The guidelines include a template "dignity at work" policy that can be used by its agency members, either to review existing frameworks or create new ones.
According to the IPA, it will also include guidelines as to how to take action to prevent, identify and then eradicate inappropriate behaviour such as sexual banter or "objectification of men or women".
Sarah Golding, IPA President and chief executive of The & Partnership London, said: "As president of the IPA, I felt it was important that the IPA, through its council, provided additional guidance around what is appropriate behaviour in the workplace. I am very happy we are now in a position to publish our Code of Conduct for Dignity at Work, to help our members understand what is, and what is not acceptable."
Sexual harrassment and inappropriate working environments have topped the business agenda in the wake of the #MeToo movement. In the UK, the industry has found itself in the spotlight following the revelation that WPP had a table at the now infamous President's Club dinner and the fallout from the Top 5 email revelations.
The IPA moved to introduce the code of conduct following the leak of an email sent to the whole of The & Partnership’s London office listing the ‘Top Five’ and ‘Bottom Five’ female employees by their looks.
Following the publication of the original story Campaign received another "Top Five" email from a departing account planner at The & Partnership in which his "Top Five" women appear in a Top of the Pops-style countdown because, according to his email, "it's tradition".
A subsequent open-source Google document was created to shine a light on the "Top Five" practice across London advertising agencies. The document accuses Wieden & Kennedy, VCCP and Iris of being places where these lists have been circulated.
While the code does not specifically reference the Top 5 emails it does provide specific guidelines on objectification and racist, sexist, homophobic or ageist jokes, or derogatory or stereotypical remarks about a particular ethnic or religious group or gender.

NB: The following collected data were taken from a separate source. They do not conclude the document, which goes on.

**config.mk**
```make
export PLATFORM = sky130hd
export DESIGN_NAME = load_store_unit
export DESIGN_NICKNAME = d
export VERILOG_FILES = /design/src/rtl/load_store_unit.sv
export SDC_FILE = /design/constraint.sdc
export NUM_CORES = 1
export LEC_CHECK = 0
export BUFFER_PORTS_ARGS = -buffer_cell sky130_fd_sc_hd__buf_2
export CORE_MARGIN = 4
export CORE_UTILIZATION = 35
export CTS_BUF_LIST = sky130_fd_sc_hd__clkbuf_16
export DETAILED_ROUTE_END_ITERATION = 16
export GPL_ROUTABILITY_DRIVEN = 0
export MAX_ROUTING_LAYER = met4
export SLEW_MARGIN = 10
export SYNTH_ARGS = -nofsm -noshare
export SYNTH_HDL_FRONTEND = slang
export SYNTH_SLANG_ARGS = --single-unit
```
**constraint.sdc**
```tcl
create_clock -name clk -period 3.25 [get_ports clk]
set_input_delay 0.325 -clock clk [delete_from_list [all_inputs] [get_ports clk]]
set_output_delay 0.325 -clock clk [all_outputs]
set_load 0.02 [all_outputs]
```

The guidelines state: "This could include comments about someone’s looks, attire, physique or the way they speak. For example, commenting on or rating how someone looks while giving a presentation, rather than on what they actually say. [Such comments or actions can be termed ‘objectification’. Objectification in its broadest sense means treating someone as a commodity or object, without any regard to their personality or dignity. The most common understanding of objectification is ‘sexual objectification’- treating a person as a mere object of sexual desire. This can, of course, occur both inside and outside the work sphere. Sexual objectification can be manifested in films, TV shows and in broadcast and non-broadcast advertisements."
The guidelines also extend to social media stating: "Staff are expected to be respectful to others when making any comments on social media."
Juliet Bawtree, associate director, legal and public affairs (employment), IPA, added: "The conversation about harassment both in society generally and specifically in the workplace, has risen to a crescendo in recent times.
"This has been amplified by campaigns such as #MeToo and #TimesUp. It is important then that IPA members are part of this conversation, helping push forward this positive movement for ending any inappropriate workplace cultures that demean and objectify men and women."
She continued: "The IPA’s Code is intended to promote this, helping safeguard dignity at work for agency staff, and should not be seen as a burden. Rather, the IPA hopes that it will be a helpful tool for ongoing change for good in member agency working cultures. It is intended to form part of an agency’s wider diversity initiatives. Having a properly implemented and supported dignity at work policy will foster a more diverse and productive work culture. Agency staff should in turn be empowered to produce their best work, without cultural or social barriers, so their agency will shine."